Dataset extract —

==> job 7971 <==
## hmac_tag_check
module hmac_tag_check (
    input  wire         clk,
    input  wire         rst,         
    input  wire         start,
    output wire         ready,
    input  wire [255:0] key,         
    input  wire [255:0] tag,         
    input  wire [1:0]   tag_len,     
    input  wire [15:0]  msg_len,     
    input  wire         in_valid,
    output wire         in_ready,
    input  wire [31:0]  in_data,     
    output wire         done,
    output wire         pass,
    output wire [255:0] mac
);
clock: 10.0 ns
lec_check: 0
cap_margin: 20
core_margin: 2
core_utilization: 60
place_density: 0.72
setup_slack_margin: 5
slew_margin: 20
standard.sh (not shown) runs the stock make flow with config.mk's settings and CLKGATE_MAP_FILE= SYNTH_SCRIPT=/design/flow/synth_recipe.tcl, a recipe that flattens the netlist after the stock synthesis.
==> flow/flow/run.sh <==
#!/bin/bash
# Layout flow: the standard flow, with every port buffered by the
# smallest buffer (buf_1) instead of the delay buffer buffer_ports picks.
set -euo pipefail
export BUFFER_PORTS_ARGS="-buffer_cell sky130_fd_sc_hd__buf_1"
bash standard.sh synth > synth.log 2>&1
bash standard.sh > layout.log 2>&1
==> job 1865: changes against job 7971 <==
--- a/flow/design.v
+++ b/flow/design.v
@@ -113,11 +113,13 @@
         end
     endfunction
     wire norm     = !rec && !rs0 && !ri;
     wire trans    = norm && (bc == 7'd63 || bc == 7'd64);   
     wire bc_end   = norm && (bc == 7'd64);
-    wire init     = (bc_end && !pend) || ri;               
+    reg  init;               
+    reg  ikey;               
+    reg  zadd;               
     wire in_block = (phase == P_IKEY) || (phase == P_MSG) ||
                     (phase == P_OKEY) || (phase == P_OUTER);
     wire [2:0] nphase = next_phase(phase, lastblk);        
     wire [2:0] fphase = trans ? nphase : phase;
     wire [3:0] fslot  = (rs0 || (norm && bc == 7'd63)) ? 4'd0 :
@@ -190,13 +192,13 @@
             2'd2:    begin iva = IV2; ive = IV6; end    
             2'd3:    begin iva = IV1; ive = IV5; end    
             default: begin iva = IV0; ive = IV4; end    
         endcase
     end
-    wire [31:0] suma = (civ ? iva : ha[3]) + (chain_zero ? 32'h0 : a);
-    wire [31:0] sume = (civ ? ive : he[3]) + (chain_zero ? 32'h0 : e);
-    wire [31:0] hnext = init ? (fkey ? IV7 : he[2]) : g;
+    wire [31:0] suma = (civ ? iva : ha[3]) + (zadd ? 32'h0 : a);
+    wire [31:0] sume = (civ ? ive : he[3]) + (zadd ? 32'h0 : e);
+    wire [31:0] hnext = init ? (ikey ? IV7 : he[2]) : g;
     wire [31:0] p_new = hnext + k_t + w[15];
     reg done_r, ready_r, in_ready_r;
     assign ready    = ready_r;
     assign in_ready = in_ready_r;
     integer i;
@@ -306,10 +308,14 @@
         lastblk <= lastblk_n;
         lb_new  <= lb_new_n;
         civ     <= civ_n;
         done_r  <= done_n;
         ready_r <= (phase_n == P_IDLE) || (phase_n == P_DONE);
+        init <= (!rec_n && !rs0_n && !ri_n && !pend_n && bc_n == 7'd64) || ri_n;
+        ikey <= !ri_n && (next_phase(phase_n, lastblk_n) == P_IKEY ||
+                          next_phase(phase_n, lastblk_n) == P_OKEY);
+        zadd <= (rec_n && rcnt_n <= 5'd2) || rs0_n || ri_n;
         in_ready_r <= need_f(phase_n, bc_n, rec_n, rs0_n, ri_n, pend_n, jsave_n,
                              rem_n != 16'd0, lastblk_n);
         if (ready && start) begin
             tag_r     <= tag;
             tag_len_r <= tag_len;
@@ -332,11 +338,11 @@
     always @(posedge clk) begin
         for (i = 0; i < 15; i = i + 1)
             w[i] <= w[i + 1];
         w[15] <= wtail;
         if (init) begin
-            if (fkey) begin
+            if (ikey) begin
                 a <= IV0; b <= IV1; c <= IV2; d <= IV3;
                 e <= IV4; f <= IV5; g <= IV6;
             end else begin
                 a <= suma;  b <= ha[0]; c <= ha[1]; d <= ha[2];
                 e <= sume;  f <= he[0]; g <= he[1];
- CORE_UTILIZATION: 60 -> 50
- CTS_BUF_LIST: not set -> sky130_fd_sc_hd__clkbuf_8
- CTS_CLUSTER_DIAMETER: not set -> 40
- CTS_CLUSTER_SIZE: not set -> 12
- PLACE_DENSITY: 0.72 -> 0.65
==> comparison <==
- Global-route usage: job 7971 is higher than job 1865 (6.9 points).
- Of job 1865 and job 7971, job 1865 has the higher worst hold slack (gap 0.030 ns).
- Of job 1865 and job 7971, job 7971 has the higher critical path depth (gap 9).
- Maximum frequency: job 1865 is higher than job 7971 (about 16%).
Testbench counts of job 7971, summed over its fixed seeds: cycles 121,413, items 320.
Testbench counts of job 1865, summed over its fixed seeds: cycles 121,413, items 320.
This is an optimization exercise on Yosys and OpenROAD, whose aim is small area, not a production implementation.
The RTL of this run was laid out without a check of its function.
Power is estimated from default activity; no workload was simulated.

### flow/config.mk
export PLATFORM = sky130hd
export DESIGN_NAME = chk_unit
export DESIGN_NICKNAME = chk_unit
export VERILOG_FILES = /design/flow/design.v
export SDC_FILE = /design/flow/constraint.sdc
export NUM_CORES = 8
export LEC_CHECK = 0
export CAP_MARGIN = 10
export CORE_MARGIN = 2
export CORE_UTILIZATION = 60
export GPL_ROUTABILITY_DRIVEN = 0
export PLACE_DENSITY = 0.72
export SLEW_MARGIN = 10
### flow/constraint.sdc
create_clock -name core_clock -period 13.0 [get_ports {clk}]
set_input_delay 2.6000 -clock core_clock [delete_from_list [all_inputs] [get_ports {clk}]]
set_output_delay 2.6000 -clock core_clock [all_outputs]
set_load 0.01 [all_outputs]
Context: an optimization exercise on an open-source flow, tuned for small area and a short achievable clock period. The choices shown serve that exercise and are no tape-out recipe. Where RTL was checked, it was by simulation tests only, not by an equivalence proof against the original. No functional check of the RTL was part of runs 1 and 4. No activity file was given, so power comes from the tool's default toggle rates.

<file path="design/flow/flow/run.sh">
#!/bin/bash
# Layout flow: the standard ORFS flow (standard.sh) with two changes.
#  1. Synthesis maps the logic with our own ABC scripts instead of ORFS's:
#     the small modules named in flow/speed_modules.txt with abc_speed.script
#     (ORFS's own speed script), everything else with abc_area.script. It is
#     otherwise the standard synthesis (synth_recipe.tcl, with the
#     settings of config.mk), so the registers keep their names and cells.
#  2. Timing repair aims at the setup slack margins in flow/margin.txt (ns):
#     the first up to clock tree synthesis, the second after it (global
#     route), so that the critical paths are sized for a shorter period than
#     the 48 ns clock. The constraints (clock, I/O delays, loads) are the standard flow's.
#  3. The port buffers are buf_2 cells.
# Each tool's output goes to synth.log / layout_cts.log / layout.log here, and ORFS's own logs
# under orfs/logs.
set -euo pipefail
W=$(pwd)
F=$W/flow
G=$W/flow_gen
mkdir -p "$G"
read -r MARGIN MARGIN2 < "$F/margin.txt"
SPEED=$(tr '\n' ' ' < "$F/speed_modules.txt")

sed "s|log_cmd abc {\*}\$abc_args|log_cmd abc -script $F/abc_speed.script {*}[lrange \$abc_args 2 end] $SPEED\n  log_cmd abc -script $F/abc_area.script {*}[lrange \$abc_args 2 end]|" \
    "$FLOW_HOME/scripts/synth.tcl" > "$G/synth.tcl"
grep -q "abc -script $F/abc_area.script" "$G/synth.tcl"
sed "s|source \$::env(SCRIPTS_DIR)/synth.tcl|source $G/synth.tcl|" synth_recipe.tcl > "$G/synth_recipe.tcl"
grep -q "source $G/synth.tcl" "$G/synth_recipe.tcl"

make -C "$FLOW_HOME" DESIGN_CONFIG="$W/config.mk" WORK_HOME="$W/orfs" CLKGATE_MAP_FILE= \
    SYNTH_SCRIPT="$G/synth_recipe.tcl" synth > "$W/synth.log" 2>&1

# ports get buf_2 buffers (ORFS's buffer_ports otherwise picks a delay cell)
for M in "$MARGIN" "$MARGIN2"; do
    sed "s|\"\${@:-finish}\"|SETUP_SLACK_MARGIN=$M 'BUFFER_PORTS_ARGS=-buffer_cell sky130_fd_sc_hd__buf_2' \"\${@:-finish}\"|" \
        standard.sh > "$G/standard_$M.sh"
    grep -q "SETUP_SLACK_MARGIN=$M" "$G/standard_$M.sh"
done
bash "$G/standard_$MARGIN.sh" cts > "$W/layout_cts.log" 2>&1
bash "$G/standard_$MARGIN2.sh" > "$W/layout.log" 2>&1
</file>
<file path="design/flow/flow/abc_area.script">
&get -n
&st
&dch -f
&nf -R 1000
&put
</file>
<file path="design/flow/flow/abc_speed.script">
&get -n
&st
&dch
&nf
&st
&syn2
&if -g -K 6
&synch2
&nf
&st
&syn2
&if -g -K 6
&synch2
&nf
&st
&syn2
&if -g -K 6
&synch2
&nf
&st
&syn2
&if -g -K 6
&synch2
&nf
&st
&syn2
&if -g -K 6
&synch2
&nf
&put
buffer -c
topo
stime -c
upsize -c
dnsize -c
</file>
<file path="design/flow/flow/margin.txt">
25 20
</file>
<file path="design/flow/flow/speed_modules.txt">
arb_ksub
arb_kcmp
arb_out
arb_vsel
arb_pre
</file>
<file path="design/flow/standard.sh">
#!/bin/bash
# synth_recipe.tcl (not shown) runs the flow's synth.tcl, then flattens the netlist and writes it again
# the make line also repeats each setting of config.mk as NAME=value (left out here)
make -C /OpenROAD-flow-scripts/flow DESIGN_CONFIG=/design/flow/config.mk WORK_HOME=/design/flow/orfs CLKGATE_MAP_FILE= SYNTH_SCRIPT=/design/flow/synth_recipe.tcl "${@:-finish}"
</file>
<file path="design/flow/config.mk">
export PLATFORM = sky130hd
export DESIGN_NAME = arb_res
export DESIGN_NICKNAME = arb_res
export VERILOG_FILES = /design/flow/design.v
export SDC_FILE = /design/flow/constraint.sdc
export NUM_CORES = 8
export LEC_CHECK = 0
export CAP_MARGIN = 20
export CORE_MARGIN = 2
export CORE_UTILIZATION = 60
export CTS_CLUSTER_DIAMETER = 90
export CTS_CLUSTER_SIZE = 28
export SLEW_MARGIN = 20
export SYNTH_HIERARCHICAL = 1
export TNS_END_PERCENT = 10
</file>
<file path="design/flow/constraint.sdc">
create_clock -name core_clock -period 48.0 [get_ports {clk}]
set_input_delay 9.6000 -clock core_clock [delete_from_list [all_inputs] [get_ports {clk}]]
set_output_delay 9.6000 -clock core_clock [all_outputs]
set_load 0.01 [all_outputs]
</file>
What follows belongs to an exercise in optimizing a design on an open flow for small area, a short achievable clock period and few clock cycles; a production flow would make more cautious choices. The RTL was checked by simulation tests, not by an equivalence proof against the original design. Power and IR drop assume default switching activity.

Design dz3_tile_scrambler, start of the top module:
module dz3_tile_scrambler (
    input  wire        clk,
    input  wire        rst_n,
    input  wire        cmd_valid,
    output reg         cmd_ready,
    input  wire        cmd_dir,
    input  wire [63:0] cmd_block,
    input  wire [63:0] cmd_page,
    input  wire [63:0] cmd_slot,
    input  wire        in_valid,
    output reg         in_ready,
    input  wire [63:0] in_data,
    output reg         out_valid,
    output reg  [63:0] out_data,
    output reg         res_valid,
    output reg         res_crc_ok
);
    localparam [31:0] RESIDUE = 32'hB798_B438;
    localparam [9:0]  BEAT_CMD = 10'd398;
    localparam [9:0]  BEAT_LAST = 10'd515;
    localparam [63:0] SR_INV = 64'hAAAA_AAAA_AAAA_AAAA;
    reg  [63:0] p_r, s_r, b_r;
    wire [63:0] p_sr = p_r ^ SR_INV;
    wire [63:0] s_sr = s_r ^ SR_INV;
    wire [63:0] b_sr = b_r ^ SR_INV;
    reg [3:0]  b_h;                 
    reg [2:0]  pcol_n, qcol_n;      
    reg [2:0]  pcol_c, qcol_c;      
    reg        pq_c;                
    reg        fa_c;                
    reg [6:0]  jc;                  
    reg        wrapped;
    reg        eng;                 
    reg        dir_n;               
    function [2:0] popc6;
        input [5:0] x;
        reg s1, c1, s2, c2, h, hc, b1, b2;
        begin
            {c1, s1} = x[0] + x[1] + x[2];
            {c2, s2} = x[3] + x[4] + x[5];
            {hc, h}  = s1 + s2;
            {b2, b1} = c1 + c2 + hc;
            popc6 = {b2, b1, h};
        end
    endfunction
    function [2:0] popc7;
        input [6:0] x;
        reg s1, c1, s2, c2, s3, c3, b1, b2;
        begin
            {c1, s1} = x[0] + x[1] + x[2];
            {c2, s2} = x[3] + x[4] + x[5];
            {c3, s3} = s1 + s2 + x[6];
            {b2, b1} = c1 + c2 + c3;
            popc7 = {b2, b1, s3};
        end
    endfunction
    wire [13:0] p_h, s_h;
    genvar gk;
    generate
        for (gk = 0; gk < 14; gk = gk + 1) begin : g_hist
            assign p_h[gk] = s_sr[63-gk] & (jc > gk);
            assign s_h[gk] = b_sr[63-gk] & (jc > gk);
        end
    endgenerate
    wire [2:0] pcol_nx = popc6({p_h[13], p_h[11], !p_h[7], p_h[4], !p_h[1], !p_sr[1]});
  ...
==> flow/config.mk <==
export PLATFORM = sky130hd
export DESIGN_NAME = dz3_tile_scrambler
export DESIGN_NICKNAME = dz3_tile_scrambler
export VERILOG_FILES = /design/flow/design.v
export SDC_FILE = /design/flow/constraint.sdc
export NUM_CORES = 4
export LEC_CHECK = 0
export CAP_MARGIN = 20
export CORE_MARGIN = 2
export CORE_UTILIZATION = 70
export PLACE_DENSITY = 0.8
export SLEW_MARGIN = 20
==> flow/constraint.sdc <==
create_clock -name core_clock -period 10.0 [get_ports {clk}]
set_input_delay 2.0000 -clock core_clock [delete_from_list [all_inputs] [get_ports {clk}]]
set_output_delay 2.0000 -clock core_clock [all_outputs]
set_load 0.01 [all_outputs]
standard.sh (not shown) runs the stock make flow with config.mk's settings and CLKGATE_MAP_FILE= SYNTH_SCRIPT=/design/flow/synth_recipe.tcl, a recipe that flattens the netlist after the stock synthesis.
==> flow/flow/run.sh <==
#!/bin/bash
# The standard layout (standard.sh), with:
#  - plain buf_1 cells as the port buffers,
#  - a larger setup margin for timing repair,
#  - clock tree: clkbuf_16 root, clkbuf_8 below it, larger sink clusters, no dummy loads.
set -euo pipefail
bash standard.sh \
  BUFFER_PORTS_ARGS="-buffer_cell sky130_fd_sc_hd__buf_1" \
  SETUP_SLACK_MARGIN=7.15 \
  CTS_ARGS="-sink_clustering_enable -repair_clock_nets -dont_use_dummy_load -root_buf sky130_fd_sc_hd__clkbuf_16 -buf_list sky130_fd_sc_hd__clkbuf_8 -sink_clustering_size 16 -sink_clustering_max_diameter 50" \
  finish > standard.log 2>&1
Testbench counts at the start, summed over its fixed seeds: cycles 67,152.
This design comes from an exercise in tuning for small area, a short achievable clock period and few clock cycles on the open sky130 flow, not from production work. Function was checked by simulation only, so behaviour that the tests miss may differ from the original.

## hive_fpu
module hive_fpu (
    input  wire        clk,
    input  wire        rst,
    input  wire        in_valid,
    output wire        in_ready,
    input  wire [4:0]  in_op,
    input  wire [31:0] in_a,
    input  wire [31:0] in_b,
    input  wire [31:0] in_c,
    output reg         out_valid,
    output reg  [31:0] out_result
);
    localparam [31:0] CANON_NAN = 32'h7FC0_0000;
    localparam [4:0] OP_FADD = 5'h00, OP_FSUB = 5'h01, OP_FMUL = 5'h02,
                     OP_FMIN = 5'h05, OP_FMAX = 5'h06, OP_FABS = 5'h07,
                     OP_FNEG = 5'h08, OP_FCSGN = 5'h09, OP_FEQ = 5'h0A,
                     OP_FLT = 5'h0B, OP_FLE = 5'h0C, OP_FTOI = 5'h0D,
                     OP_ITOF = 5'h0E, OP_UTOF = 5'h0F, OP_FMA = 5'h10,
                     OP_FMS = 5'h11;
    assign in_ready = 1'b1;
    wire in_addsub = (in_op == OP_FADD) || (in_op == OP_FSUB);
    wire in_ftoi   = (in_op == OP_FTOI);
    reg [31:0] fa_in, fb_in, fc_in;
    always @(*) begin
        fa_in = in_ftoi ? 32'h4180_0000 : in_a;
        fb_in = in_addsub ? 32'h3F80_0000 : in_b;
        case (in_op)
            OP_FTOI: fc_in = in_a;
            OP_FADD: fc_in = in_b;
            OP_FSUB: fc_in = {~in_b[31], in_b[30:0]};
            OP_FMUL: fc_in = 32'h8000_0000;
            OP_FMS:  fc_in = {~in_c[31], in_c[30:0]};
            default: fc_in = in_c;
        endcase
    end
    wire [24:0] bx = {1'b1, in_b[22:0], 1'b0};
    reg  [11:0] bneg_in, bone_in, btwo_in;
    integer q;
    always @(*) begin
        for (q = 0; q < 12; q = q + 1) begin
            bneg_in[q] = in_addsub ? (q == 11) : bx[2*q+2] & ~(bx[2*q+1] & bx[2*q]);
            bone_in[q] = ~in_addsub & (bx[2*q+1] ^ bx[2*q]);
            btwo_in[q] = in_addsub ? (q == 11) : (bx[2*q+2] & ~bx[2*q+1] & ~bx[2*q]) |
                                                 (~bx[2*q+2] & bx[2*q+1] & bx[2*q]);
        end
    end
    wire signed [9:0] d_in = $signed({2'd0, in_b[30:23]}) - $signed({2'd0, in_c[30:23]});
    reg        v1, itof1, quick1;
    reg signed [9:0] d1;
    reg        adds1;
    reg [4:0]  op1;
    reg [31:0] a1, b1, c1;
    reg [11:0] bneg1, bone1, btwo1;
    always @(posedge clk) begin
        if (rst) v1 <= 1'b0;
        else     v1 <= in_valid;
        op1   <= in_op;
        itof1 <= (in_op == OP_ITOF) || (in_op == OP_UTOF);
        quick1 <= (in_op >= OP_FMIN) && (in_op <= OP_FLE);
  ...
==> flow/config.mk <==
export PLATFORM = sky130hd
export DESIGN_NAME = hive_fpu
export DESIGN_NICKNAME = hive_fpu
export VERILOG_FILES = /design/flow/design.v
export SDC_FILE = /design/flow/constraint.sdc
export NUM_CORES = 4
export LEC_CHECK = 0
export ABC_CLOCK_PERIOD_IN_PS = 4500
export CAP_MARGIN = 20
export CORE_MARGIN = 2
export CORE_UTILIZATION = 55
export PLACE_DENSITY = 0.7
export SETUP_SLACK_MARGIN = 0
export SLEW_MARGIN = 65
==> flow/constraint.sdc <==
create_clock -name core_clock -period 22.0 [get_ports {clk}]
set_input_delay 4.4000 -clock core_clock [delete_from_list [all_inputs] [get_ports {clk}]]
set_output_delay 4.4000 -clock core_clock [all_outputs]
set_load 0.01 [all_outputs]
run.sh (not shown) runs the stock make flow with config.mk's settings and CLKGATE_MAP_FILE= SYNTH_SCRIPT=/design/flow/synth_recipe.tcl, a recipe that flattens the netlist after the stock synthesis.
Testbench counts at the start, summed over its fixed seeds: cycles 25,988.
Edit:
--- a/flow/config.mk
+++ b/flow/config.mk
@@ -10,5 +10,5 @@
 export CORE_MARGIN = 2
-export CORE_UTILIZATION = 55
-export PLACE_DENSITY = 0.7
+export CORE_UTILIZATION = 62
+export PLACE_DENSITY = 0.78
 export SETUP_SLACK_MARGIN = 0
-export SLEW_MARGIN = 65
+export SLEW_MARGIN = 60
The new run produced a clean layout.
Setup slack is worse by 0.17 ns.
Design area fell by 1.9%.
Edit:
--- a/flow/config.mk
+++ b/flow/config.mk
@@ -10,5 +10,5 @@
 export CORE_MARGIN = 2
-export CORE_UTILIZATION = 62
-export PLACE_DENSITY = 0.78
+export CORE_UTILIZATION = 55
+export PLACE_DENSITY = 0.7
 export SETUP_SLACK_MARGIN = 0
-export SLEW_MARGIN = 60
+export SLEW_MARGIN = 55
Core utilization shrinks by 7.5 points.
Clock-buffer cell count shrinks by 15.
Non-clock buffer count shrinks by 5.
Sequential cell count is unchanged.
Edit:
--- a/flow/config.mk
+++ b/flow/config.mk
@@ -10,5 +10,5 @@
 export CORE_MARGIN = 2
-export CORE_UTILIZATION = 55
-export PLACE_DENSITY = 0.7
+export CORE_UTILIZATION = 48
+export PLACE_DENSITY = 0.62
 export SETUP_SLACK_MARGIN = 0
-export SLEW_MARGIN = 55
+export SLEW_MARGIN = 60
Outcome: Setup slack degrades by 0.14 ns. Wire length grows by a few percent. Global-route usage goes down by 4.6 points. Maximum frequency drops by a few percent. Utilization drops by 7.7 points. Cell area grows slightly. Synthesized cell count does not change. Die area increases by about a fifth. Sequential share of layout area hardly moves.
Edit:
--- a/flow/config.mk
+++ b/flow/config.mk
@@ -10,4 +10,4 @@
 export CORE_MARGIN = 2
-export CORE_UTILIZATION = 48
-export PLACE_DENSITY = 0.62
+export CORE_UTILIZATION = 55
+export PLACE_DENSITY = 0.7
 export SETUP_SLACK_MARGIN = 0
Outcome: The new run finished with timing, DRC and antenna clean. Wire length went down by a few percent. Register-to-register slack gains 0.28 ns. Via count barely changes. Setup slack gains 0.19 ns. Core utilization went up by 8.1 points. Synthesized area does not change. Die area went down by roughly a tenth. Synthesized cell count does not change. Sequential share of layout area barely changes.

Setup of the previous run:
Another version of the RTL of hive_fpu (not shown whole).
For scale: ~470 flip-flops, ~47000 µm² of cells after synthesis.
Settings: LEC_CHECK=0, ABC_CLOCK_PERIOD_IN_PS=4500, CAP_MARGIN=20, CORE_MARGIN=2, CORE_UTILIZATION=60, PLACE_DENSITY=0.75, SETUP_SLACK_MARGIN=0, SLEW_MARGIN=40; clock period 22.0 ns.
The previous run: no failed stages, no open violations at the end
Testbench counts of the previous run, summed over its fixed seeds: cycles 28,016.
Setup changes, the previous run to the current run
-- flow/config.mk --
<<< the previous run, line 11
export CORE_UTILIZATION = 60
export PLACE_DENSITY = 0.75
>>> the current run, line 11
export CORE_UTILIZATION = 55
export PLACE_DENSITY = 0.7
<<< the previous run, line 14
export SLEW_MARGIN = 40
>>> the current run, line 14
export SLEW_MARGIN = 60
### Flow results
The current run: done, clean on timing, DRC and antenna
The current run vs. the previous run: via count saw a decrease; minimum hold slack roughly the same.
Sort the current run and the previous run by clock skew, ascending, and the current run comes first.
Going from the previous run to the current run, the worst slack at placement was found to have gone up by 0.24 ns.
Between the previous run and the current run, the sequential cell area does not differ in any meaningful way.

hive_fpu, a different RTL version from the one above (not shown whole).
Size: ~5,700 cells after synthesis, about 140 I/O pins, roughly 46,000 um^2 of cells after synthesis.
clock: 22.0 ns
lec_check: 0
abc_clock_period_in_ps: 4500
cap_margin: 0
core_margin: 2
core_utilization: 48
place_density: 0.62
setup_slack_margin: 0
slew_margin: 60
Testbench counts at the start, summed over its fixed seeds: cycles 25,988.
Change:
Settings changed: CAP_MARGIN 0 to 20, GPL_ROUTABILITY_DRIVEN from default to 0.
Outcome: The changed run passed the timing, design-rule and antenna checks. Final area fell by 0.59%. Die area is unchanged.

hive_fpu, a different RTL version from the one above (not shown whole).
Size in the first run: roughly 6100 cells after synthesis, ~140 I/O pins, roughly 49000 um2 of cells after synthesis.
==> flow/config.mk <==
export PLATFORM = sky130hd
export DESIGN_NAME = hive_fpu
export DESIGN_NICKNAME = hive_fpu
export VERILOG_FILES = /design/flow/design.v
export SDC_FILE = /design/flow/constraint.sdc
export NUM_CORES = 4
export LEC_CHECK = 0
export ABC_CLOCK_PERIOD_IN_PS = 4500
export CAP_MARGIN = 20
export CORE_MARGIN = 2
export CORE_UTILIZATION = 62
export PLACE_DENSITY = 0.78
export SETUP_SLACK_MARGIN = 0
export SLEW_MARGIN = 60
==> flow/constraint.sdc <==
create_clock -name core_clock -period 22.0 [get_ports {clk}]
set_input_delay 4.4000 -clock core_clock [delete_from_list [all_inputs] [get_ports {clk}]]
set_output_delay 4.4000 -clock core_clock [all_outputs]
set_load 0.01 [all_outputs]
The baseline passed the timing, design-rule and antenna checks.
Testbench counts at the start, summed over its fixed seeds: cycles 25,988.
Next try:
--- a/flow/config.mk
+++ b/flow/config.mk
@@ -11,2 +11,2 @@
-export CORE_UTILIZATION = 62
-export PLACE_DENSITY = 0.78
+export CORE_UTILIZATION = 55
+export PLACE_DENSITY = 0.7
Core utilization shrinks by 7.1 points.
Worst hold slack improves by 0.0045 ns.

run 1:
hive_fpu again, from the RTL that the note above started with.
Settings: LEC_CHECK=0, ABC_CLOCK_PERIOD_IN_PS=4500, CAP_MARGIN=20, CORE_MARGIN=2, CORE_UTILIZATION=55, PLACE_DENSITY=0.7, SETUP_SLACK_MARGIN=0, SLEW_MARGIN=50; clock period 22.0 ns.
Testbench counts of run 1, summed over its fixed seeds: cycles 25,988.
diff inputs: run 1 => run 2
- swapping 0.7 for 0.62 in PLACE_DENSITY
- swapping 50 for 60 in SLEW_MARGIN
- swapping 55 for 48 in CORE_UTILIZATION
- Run 2 has completed all stages; timing, DRC and antenna checks passed.
- Cell area: run 2 vs run 1 up about 1.9%
- Compared to run 1, run 2 has routing usage on met2 7.5 points lower.
- Comparing run 1 and run 2, share of cell area taken by flip-flops and latches is lower on run 2.
- Looking only at number of antenna violations at the first check in global routing, and setting everything else aside, the higher value of run 1 and run 2 goes to run 1.
- From run 1 to run 2 the numbers moved as follows: effective utilization at floorplan now sits lower, register-to-register slack up 0.32 ns, non-clock buffer count higher, share of cell area taken by muxes after synthesis neither gained nor lost much.

[static timing again, ports no longer ideal]
The results above use ideal ports. As a check the final layouts listed here were re-extracted and re-timed, cells and wires unchanged.
Step 1 assumes that a clkbuf_16 drives the clock port and a buf_2 every other input.
Step 2 adds t to the input delays and takes it off the output delays; t is the mean of the earliest and latest rising clock arrival at the registers after step 1. Input paths then give back, and output paths get back, about the clock's delay inside the block.
Slacks: ideal ports / drivers / drivers and shift; pairs: ideal ports / drivers.
run	t, ns	setup slack, ns	slew at the worst register clock pin (ns)
the first run of note 1	0.724	15.994 / 15.935 / 15.396	0.09 / 0.09
the second run of note 1	0.702	15.819 / 15.819 / 15.387	0.07 / 0.07
the third run of note 1	0.728	15.895 / 15.895 / 15.409	0.07 / 0.07
the fourth run of note 1	0.706	15.750 / 15.750 / 15.424	0.07 / 0.07
the fifth run of note 1	0.742	15.942 / 15.870 / 15.347	0.07 / 0.07
the previous run	0.712	15.373 / 15.373 / 15.258	0.10 / 0.10
the current run	0.708	15.723 / 15.723 / 15.525	0.08 / 0.08
the first run of note 3	0.703	15.752 / 15.779 / 15.076	0.07 / 0.07
the second run of note 3	0.697	15.720 / 15.753 / 15.056	0.07 / 0.07
the first run of note 4	0.699	15.972 / 15.972 / 15.420	0.07 / 0.07
the second run of note 4	0.720	15.918 / 15.918 / 15.526	0.08 / 0.08
run 1	0.719	15.679 / 15.679 / 15.529	0.07 / 0.07
run 2	0.730	15.994 / 15.947 / 15.635	0.09 / 0.09
After both steps every run listed still meets setup and hold. The setup slack of the first run of note 3, which loses most, moves by +0.027 ns with the drivers and by -0.676 ns with both steps.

Task to complete — Please go line by line through the records above, copying each one that holds the string "zadd".

Result —
+    reg  zadd;               
+    wire [31:0] suma = (civ ? iva : ha[3]) + (zadd ? 32'h0 : a);
+    wire [31:0] sume = (civ ? ive : he[3]) + (zadd ? 32'h0 : e);
+        zadd <= (rec_n && rcnt_n <= 5'd2) || rs0_n || ri_n;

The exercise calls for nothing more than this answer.